I am using the AP Language and Composition question that I graded this summer for the diagnostic essay in my first year composition course. It is easier to grade than another, since I have experience grading 2000+ this summer.
Based on my last year’s courses, I was expecting to have a few (maybe as many as ten) from my two classes with high scores.
Now, this is somewhat unfair as an expectation, since if they received a high score, they could have placed out of the class. Since I had many last year, though, I did expect it.
This semester no one made above a 6 (out of 9). The students had an hour, rather than 40 minutes, and most wrote under two pages. I was not impressed.
Of course, had they made a high score, I would be hard pressed to be able to explain to them why they were still in the course, so I suppose it is reasonable that they did not.
Now, however, I have to figure out how to give them their diagnostic grades without making them give up on the semester already. I was not expecting that.
Anyone have any magic words of wisdom for me?
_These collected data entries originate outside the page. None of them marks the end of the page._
`src/hdl/rv_pkg.sv`:
```
package rv_pkg;

  // --------------------
  // Widths and constants
  // --------------------

  localparam int XLEN = 32;

  // One data word or byte address
  typedef logic [XLEN-1:0] word_t;

  // Raw instruction word
  typedef logic [31:0] instr_t;

  // Register index, x0..x31
  typedef logic [4:0] reg_addr_t;

  localparam word_t RESET_PC = '0;

  // ADDI x0,x0,0 used as the bubble
  localparam instr_t I_NOP = 32'h0000_0013;
  localparam instr_t I_EBREAK = 32'h0010_0073;

  // Major opcodes in the supported subset
  localparam logic [6:0] OPC_OP = 7'b0110011;
  localparam logic [6:0] OPC_OP_IMM = 7'b0010011;
  localparam logic [6:0] OPC_LUI = 7'b0110111;
  localparam logic [6:0] OPC_LOAD = 7'b0000011;
  localparam logic [6:0] OPC_STORE = 7'b0100011;
  localparam logic [6:0] OPC_BRANCH = 7'b1100011;
  localparam logic [6:0] OPC_JAL = 7'b1101111;

  // --------------------
  // Enums
  // --------------------

  // ADD comes first so an all-zero bubble decodes as an add
  typedef enum logic [2:0] {
    ADD,
    SUB,
    AND,
    OR,
    XOR,
    SLT,
    PASS_B
  } alu_op_e;

  // Write-back source
  typedef enum logic [1:0] {
    RES_ALU,
    RES_MEM,
    RES_PC4
  } res_src_e;

  // Operand source in EX
  typedef enum logic [1:0] {
    FWD_NONE,
    FWD_MEM,
    FWD_WB
  } fwd_sel_e;

  // --------------------
  // Pipeline registers
  // --------------------

  typedef struct packed {
    instr_t instr;
    word_t  pc;
  } if_id_t;

  typedef struct packed {
    logic      reg_write;
    logic      mem_read;
    logic      mem_write;
    logic      is_branch;
    logic      branch_ne;
    logic      is_jump;
    logic      is_ebreak;
    logic      alu_b_imm;
    alu_op_e   alu_op;
    res_src_e  res_src;
    reg_addr_t rd;
    reg_addr_t rs1;
    reg_addr_t rs2;
    word_t     rs1_data;
    word_t     rs2_data;
    word_t     imm;
    word_t     pc;
  } id_ex_t;

  typedef struct packed {
    logic      reg_write;
    logic      mem_read;
    logic      mem_write;
    logic      is_ebreak;
    res_src_e  res_src;
    reg_addr_t rd;
    word_t     alu_result;
    word_t     store_data;
    word_t     pc_plus4;
  } ex_mem_t;

  typedef struct packed {
    logic      reg_write;
    logic      is_ebreak;
    reg_addr_t rd;
    word_t     rd_data;
  } mem_wb_t;

endpackage

```
`src/hdl/rv_fetch.sv`:
```
`timescale 1ns/1ps

module rv_fetch import rv_pkg::*; (
  input  logic   clk,
  input  logic   rst_n,
  input  logic   stall,
  input  logic   redirect,
  input  logic   flush,
  input  word_t  redirect_pc,
  output logic   imem_ren,
  output word_t  imem_raddr,
  input  instr_t imem_rdata,
  output if_id_t if_id
);

  word_t pc;
  word_t pc_next;

  // --------------------
  // PC
  // --------------------

  // Redirect from EX beats the sequential path
  always_comb begin
    if (redirect) begin
      pc_next = redirect_pc;
    end else if (stall) begin
      pc_next = pc;
    end else begin
      pc_next = pc + word_t'(4);
    end
  end

  always_ff @(posedge clk) begin
    if (!rst_n) begin
      pc <= RESET_PC;
    end else begin
      pc <= pc_next;
    end
  end

  // SRAM answers in the same cycle
  assign imem_ren   = !stall;
  assign imem_raddr = pc;

  // --------------------
  // IF/ID register
  // --------------------

  // Stall wins over flush, so a flush seen here is always a redirect
  always_ff @(posedge clk) begin
    if (!rst_n) begin
      if_id.instr <= I_NOP;
      if_id.pc    <= RESET_PC;
    end else if (stall) begin
      if_id <= if_id;
    end else if (flush) begin
      if_id.instr <= I_NOP;
      if_id.pc    <= pc;
    end else begin
      if_id.instr <= imem_rdata;
      if_id.pc    <= pc;
    end
  end

  // Branch and jump targets are built from aligned immediates
  a_pc_aligned: assert property (@(posedge clk) disable iff (!rst_n) pc[1:0] == 2'b00);

endmodule

```
`src/hdl/rv_decode.sv`:
```
`timescale 1ns/1ps

module rv_decode import rv_pkg::*; (
  input  logic      clk,
  input  logic      rst_n,
  input  logic      flush,
  input  if_id_t    if_id,
  input  word_t     rs1_data,
  input  word_t     rs2_data,
  output reg_addr_t rs1,
  output reg_addr_t rs2,
  output logic      rs1_used,
  output logic      rs2_used,
  output id_ex_t    id_ex
);

  instr_t     instr;
  logic [6:0] opcode;
  logic [2:0] funct3;
  logic [6:0] funct7;

  word_t      imm_i;
  word_t      imm_s;
  word_t      imm_b;
  word_t      imm_u;
  word_t      imm_j;

  id_ex_t     dec;

  assign instr  = if_id.instr;
  assign opcode = instr[6:0];
  assign funct3 = instr[14:12];
  assign funct7 = instr[31:25];

  // Register fields sit in the same place for every format
  assign rs1 = instr[19:15];
  assign rs2 = instr[24:20];

  // --------------------
  // Immediates
  // --------------------

  assign imm_i = {{20{instr[31]}}, instr[31:20]};
  assign imm_s = {{20{instr[31]}}, instr[31:25], instr[11:7]};
  assign imm_b = {{19{instr[31]}}, instr[31], instr[7], instr[30:25], instr[11:8], 1'b0};
  assign imm_u = {instr[31:12], 12'b0};
  assign imm_j = {{11{instr[31]}}, instr[31], instr[19:12], instr[20], instr[30:21], 1'b0};

  // --------------------
  // Control decode
  // --------------------

  // Anything outside the subset falls through as a NOP
  always_comb begin
    dec      = '0;
    rs1_used = 1'b0;
    rs2_used = 1'b0;

    case (opcode)
      OPC_OP: begin
        rs1_used      = 1'b1;
        rs2_used      = 1'b1;
        dec.reg_write = 1'b1;
        case (funct3)
          3'b000:  dec.alu_op = funct7[5] ? SUB : ADD;
          3'b111:  dec.alu_op = AND;
          3'b110:  dec.alu_op = OR;
          3'b100:  dec.alu_op = XOR;
          3'b010:  dec.alu_op = SLT;
          default: dec.reg_write = 1'b0;
        endcase
      end

      // Only ADDI
      OPC_OP_IMM: begin
        if (funct3 == 3'b000) begin
          rs1_used      = 1'b1;
          dec.reg_write = 1'b1;
          dec.alu_b_imm = 1'b1;
          dec.imm       = imm_i;
        end
      end

      OPC_LUI: begin
        dec.reg_write = 1'b1;
        dec.alu_b_imm = 1'b1;
        dec.alu_op    = PASS_B;
        dec.imm       = imm_u;
      end

      // Word access only
      OPC_LOAD: begin
        if (funct3 == 3'b010) begin
          rs1_used      = 1'b1;
          dec.reg_write = 1'b1;
          dec.mem_read  = 1'b1;
          dec.alu_b_imm = 1'b1;
          dec.res_src   = RES_MEM;
          dec.imm       = imm_i;
        end
      end

      OPC_STORE: begin
        if (funct3 == 3'b010) begin
          rs1_used      = 1'b1;
          rs2_used      = 1'b1;
          dec.mem_write = 1'b1;
          dec.alu_b_imm = 1'b1;
          dec.imm       = imm_s;
        end
      end

      // BEQ and BNE differ only in funct3[0]
      OPC_BRANCH: begin
        if (funct3[2:1] == 2'b00) begin
          rs1_used      = 1'b1;
          rs2_used      = 1'b1;
          dec.is_branch = 1'b1;
          dec.branch_ne = funct3[0];
          dec.imm       = imm_b;
        end
      end

      // Link value is PC+4
      OPC_JAL: begin
        dec.reg_write = 1'b1;
        dec.is_jump   = 1'b1;
        dec.res_src   = RES_PC4;
        dec.imm       = imm_j;
      end

      default: begin
        dec.is_ebreak = (instr == I_EBREAK);
      end
    endcase

    dec.rd       = instr[11:7];
    dec.rs1      = rs1;
    dec.rs2      = rs2;
    dec.rs1_data = rs1_data;
    dec.rs2_data = rs2_data;
    dec.pc       = if_id.pc;
  end

  // --------------------
  // ID/EX register
  // --------------------

  // All-zero is a bubble with every write disabled
  always_ff @(posedge clk) begin
    if (!rst_n || flush) begin
      id_ex <= '0;
    end else begin
      id_ex <= dec;
    end
  end

endmodule

```
`src/hdl/rv_regfile.sv`:
```
`timescale 1ns/1ps

module rv_regfile import rv_pkg::*; (
  input  logic      clk,
  input  reg_addr_t rs1,
  input  reg_addr_t rs2,
  output word_t     rs1_data,
  output word_t     rs2_data,
  input  mem_wb_t   wb
);

  // x1..x31, x0 has no storage
  word_t regs [1:31];

  logic  wr_en;

  assign wr_en = wb.reg_write && (wb.rd != '0);

  always_ff @(posedge clk) begin
    if (wr_en) begin
      regs[wb.rd] <= wb.rd_data;
    end
  end

  // Same-cycle write is passed straight through to the reader
  assign rs1_data = (rs1 == '0) ? '0 :
                    (wr_en && (wb.rd == rs1)) ? wb.rd_data : regs[rs1];
  assign rs2_data = (rs2 == '0) ? '0 :
                    (wr_en && (wb.rd == rs2)) ? wb.rd_data : regs[rs2];

endmodule

```
`src/hdl/rv_execute.sv`:
```
`timescale 1ns/1ps

module rv_execute import rv_pkg::*; (
  input  logic    clk,
  input  logic    rst_n,
  input  id_ex_t  id_ex,
  output ex_mem_t ex_mem,
  input  mem_wb_t wb,
  output logic    redirect,
  output word_t   redirect_pc
);

  fwd_sel_e fwd_a;
  fwd_sel_e fwd_b;
  word_t    mem_val;
  word_t    rs1_fwd;
  word_t    rs2_fwd;
  word_t    alu_b;
  word_t    alu_result;
  word_t    pc_plus4;
  logic     branch_taken;

  // --------------------
  // Forwarding
  // --------------------

  // MEM is younger than WB, so it is checked first
  function automatic fwd_sel_e fwd_select(reg_addr_t rs, ex_mem_t m, mem_wb_t w);
    if (m.reg_write && (m.rd != '0) && (m.rd == rs)) begin
      return FWD_MEM;
    end else if (w.reg_write && (w.rd != '0) && (w.rd == rs)) begin
      return FWD_WB;
    end
    return FWD_NONE;
  endfunction

  function automatic word_t fwd_mux(fwd_sel_e sel, word_t rf, word_t m, word_t w);
    case (sel)
      FWD_MEM: return m;
      FWD_WB:  return w;
      default: return rf;
    endcase
  endfunction

  // A JAL in MEM forwards its link value
  // Loads never get here because of the load-use stall
  assign mem_val = (ex_mem.res_src == RES_PC4) ? ex_mem.pc_plus4 : ex_mem.alu_result;

  assign fwd_a   = fwd_select(id_ex.rs1, ex_mem, wb);
  assign fwd_b   = fwd_select(id_ex.rs2, ex_mem, wb);
  assign rs1_fwd = fwd_mux(fwd_a, id_ex.rs1_data, mem_val, wb.rd_data);
  assign rs2_fwd = fwd_mux(fwd_b, id_ex.rs2_data, mem_val, wb.rd_data);

  // --------------------
  // ALU
  // --------------------

  assign alu_b = id_ex.alu_b_imm ? id_ex.imm : rs2_fwd;

  always_comb begin
    case (id_ex.alu_op)
      SUB:     alu_result = rs1_fwd - alu_b;
      AND:     alu_result = rs1_fwd & alu_b;
      OR:      alu_result = rs1_fwd | alu_b;
      XOR:     alu_result = rs1_fwd ^ alu_b;
      SLT:     alu_result = {{(XLEN-1){1'b0}}, $signed(rs1_fwd) < $signed(alu_b)};
      PASS_B:  alu_result = alu_b;
      default: alu_result = rs1_fwd + alu_b;
    endcase
  end

  // --------------------
  // Branch resolution
  // --------------------

  // BNE inverts the equality result
  assign branch_taken = id_ex.is_branch && ((rs1_fwd == rs2_fwd) ^ id_ex.branch_ne);
  assign redirect     = branch_taken || id_ex.is_jump;
  assign redirect_pc  = id_ex.pc + id_ex.imm;
  assign pc_plus4     = id_ex.pc + word_t'(4);

  // EX/MEM register
  always_ff @(posedge clk) begin
    if (!rst_n) begin
      ex_mem <= '0;
    end else begin
      ex_mem.reg_write  <= id_ex.reg_write;
      ex_mem.mem_read   <= id_ex.mem_read;
      ex_mem.mem_write  <= id_ex.mem_write;
      ex_mem.is_ebreak  <= id_ex.is_ebreak;
      ex_mem.res_src    <= id_ex.res_src;
      ex_mem.rd         <= id_ex.rd;
      ex_mem.alu_result <= alu_result;
      ex_mem.store_data <= rs2_fwd;
      ex_mem.pc_plus4   <= pc_plus4;
    end
  end

  // Decode never marks a branch or jump as EBREAK
  a_no_redirect_ebreak: assert property (
    @(posedge clk) disable iff (!rst_n) !(redirect && id_ex.is_ebreak)
  );

endmodule

```
`src/hdl/rv_memwb.sv`:
```
`timescale 1ns/1ps

module rv_memwb import rv_pkg::*; (
  input  logic    clk,
  input  logic    rst_n,
  input  ex_mem_t ex_mem,
  output logic    dmem_ren,
  output logic    dmem_we,
  output word_t   dmem_raddr,
  output word_t   dmem_waddr,
  output word_t   dmem_wdata,
  input  word_t   dmem_rdata,
  output mem_wb_t mem_wb,
  output logic    ebreak
);

  word_t wb_val;

  // --------------------
  // Data memory
  // --------------------

  // Address comes from the ALU for both loads and stores
  assign dmem_ren   = ex_mem.mem_read;
  assign dmem_raddr = ex_mem.alu_result;
  assign dmem_we    = ex_mem.mem_write;
  assign dmem_waddr = ex_mem.alu_result;
  assign dmem_wdata = ex_mem.store_data;

  // Write-back select, load data is valid this cycle
  always_comb begin
    case (ex_mem.res_src)
      RES_MEM: wb_val = dmem_rdata;
      RES_PC4: wb_val = ex_mem.pc_plus4;
      default: wb_val = ex_mem.alu_result;
    endcase
  end

  // --------------------
  // MEM/WB register
  // --------------------

  always_ff @(posedge clk) begin
    if (!rst_n) begin
      mem_wb <= '0;
    end else begin
      mem_wb.reg_write <= ex_mem.reg_write;
      mem_wb.is_ebreak <= ex_mem.is_ebreak;
      mem_wb.rd        <= ex_mem.rd;
      mem_wb.rd_data   <= wb_val;
    end
  end

  // One pulse per EBREAK reaching WB
  assign ebreak = mem_wb.is_ebreak;

  // Load and store are decoded from distinct opcodes
  a_rd_wr_excl: assert property (@(posedge clk) disable iff (!rst_n) !(dmem_ren && dmem_we));

endmodule

```
`src/hdl/rv_hazard.sv`:
```
`timescale 1ns/1ps

module rv_hazard import rv_pkg::*; (
  input  id_ex_t    id_ex,
  input  reg_addr_t rs1,
  input  reg_addr_t rs2,
  input  logic      rs1_used,
  input  logic      rs2_used,
  input  logic      redirect,
  output logic      stall,
  output logic      flush
);

  logic load_in_ex;
  logic rs1_hit;
  logic rs2_hit;

  // Load result is only ready after MEM, so forwarding can't cover it
  assign load_in_ex = id_ex.mem_read && (id_ex.rd != '0);

  // Only sources the ID instruction really reads
  assign rs1_hit = rs1_used && (rs1 == id_ex.rd);
  assign rs2_hit = rs2_used && (rs2 == id_ex.rd);

  // One-cycle hold of PC and IF/ID
  assign stall = load_in_ex && (rs1_hit || rs2_hit);

  // Bubble into ID/EX for both a stall and a redirect
  // Fetch only clears IF/ID when stall is low
  assign flush = redirect || stall;

endmodule

```
`src/hdl/rv_core.sv`:
```
`timescale 1ns/1ps

module rv_core import rv_pkg::*; (
  input  logic   clk,
  input  logic   rst_n,

  // Instruction memory, read only
  output logic   imem_ren,
  output word_t  imem_raddr,
  input  instr_t imem_rdata,

  // Data memory read side
  output logic   dmem_ren,
  output word_t  dmem_raddr,
  input  word_t  dmem_rdata,

  // Data memory write side, full words only
  output logic   dmem_we,
  output word_t  dmem_waddr,
  output word_t  dmem_wdata,

  output logic   ebreak
);

  // Stage-to-stage registers
  if_id_t    if_id;
  id_ex_t    id_ex;
  ex_mem_t   ex_mem;
  mem_wb_t   mem_wb;

  // ID register reads and hazard inputs
  reg_addr_t rs1;
  reg_addr_t rs2;
  logic      rs1_used;
  logic      rs2_used;
  word_t     rs1_data;
  word_t     rs2_data;

  // Control
  logic      stall;
  logic      flush;
  logic      redirect;
  word_t     redirect_pc;

  rv_fetch u_fetch (
    .clk        (clk),
    .rst_n      (rst_n),
    .stall      (stall),
    .redirect   (redirect),
    .flush      (flush),
    .redirect_pc(redirect_pc),
    .imem_ren   (imem_ren),
    .imem_raddr (imem_raddr),
    .imem_rdata (imem_rdata),
    .if_id      (if_id)
  );

  rv_decode u_decode (
    .clk     (clk),
    .rst_n   (rst_n),
    .flush   (flush),
    .if_id   (if_id),
    .rs1_data(rs1_data),
    .rs2_data(rs2_data),
    .rs1     (rs1),
    .rs2     (rs2),
    .rs1_used(rs1_used),
    .rs2_used(rs2_used),
    .id_ex   (id_ex)
  );

  // Written from WB, read from ID
  rv_regfile u_regfile (
    .clk     (clk),
    .rs1     (rs1),
    .rs2     (rs2),
    .rs1_data(rs1_data),
    .rs2_data(rs2_data),
    .wb      (mem_wb)
  );

  rv_execute u_execute (
    .clk        (clk),
    .rst_n      (rst_n),
    .id_ex      (id_ex),
    .ex_mem     (ex_mem),
    .wb         (mem_wb),
    .redirect   (redirect),
    .redirect_pc(redirect_pc)
  );

  rv_memwb u_memwb (
    .clk       (clk),
    .rst_n     (rst_n),
    .ex_mem    (ex_mem),
    .dmem_ren  (dmem_ren),
    .dmem_we   (dmem_we),
    .dmem_raddr(dmem_raddr),
    .dmem_waddr(dmem_waddr),
    .dmem_wdata(dmem_wdata),
    .dmem_rdata(dmem_rdata),
    .mem_wb    (mem_wb),
    .ebreak    (ebreak)
  );

  rv_hazard u_hazard (
    .id_ex   (id_ex),
    .rs1     (rs1),
    .rs2     (rs2),
    .rs1_used(rs1_used),
    .rs2_used(rs2_used),
    .redirect(redirect),
    .stall   (stall),
    .flush   (flush)
  );

endmodule

```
I plan to hand the students back their papers and ask them to grade their own, after showing them the scoring guidelines and some sample high scoring papers.
I also plan to reiterate that this diagnostic was created for testing out of fyc, which these students did not do.
Dr. Davis, just found your blog. Very informative. I’ve enjoyed exploring a number of your entries. Can you tell me the AP prompt you used for this assignment? Thanks.
I used the third question from the 2012 AP Language and Composition exam. It is on page 12 of their PDF.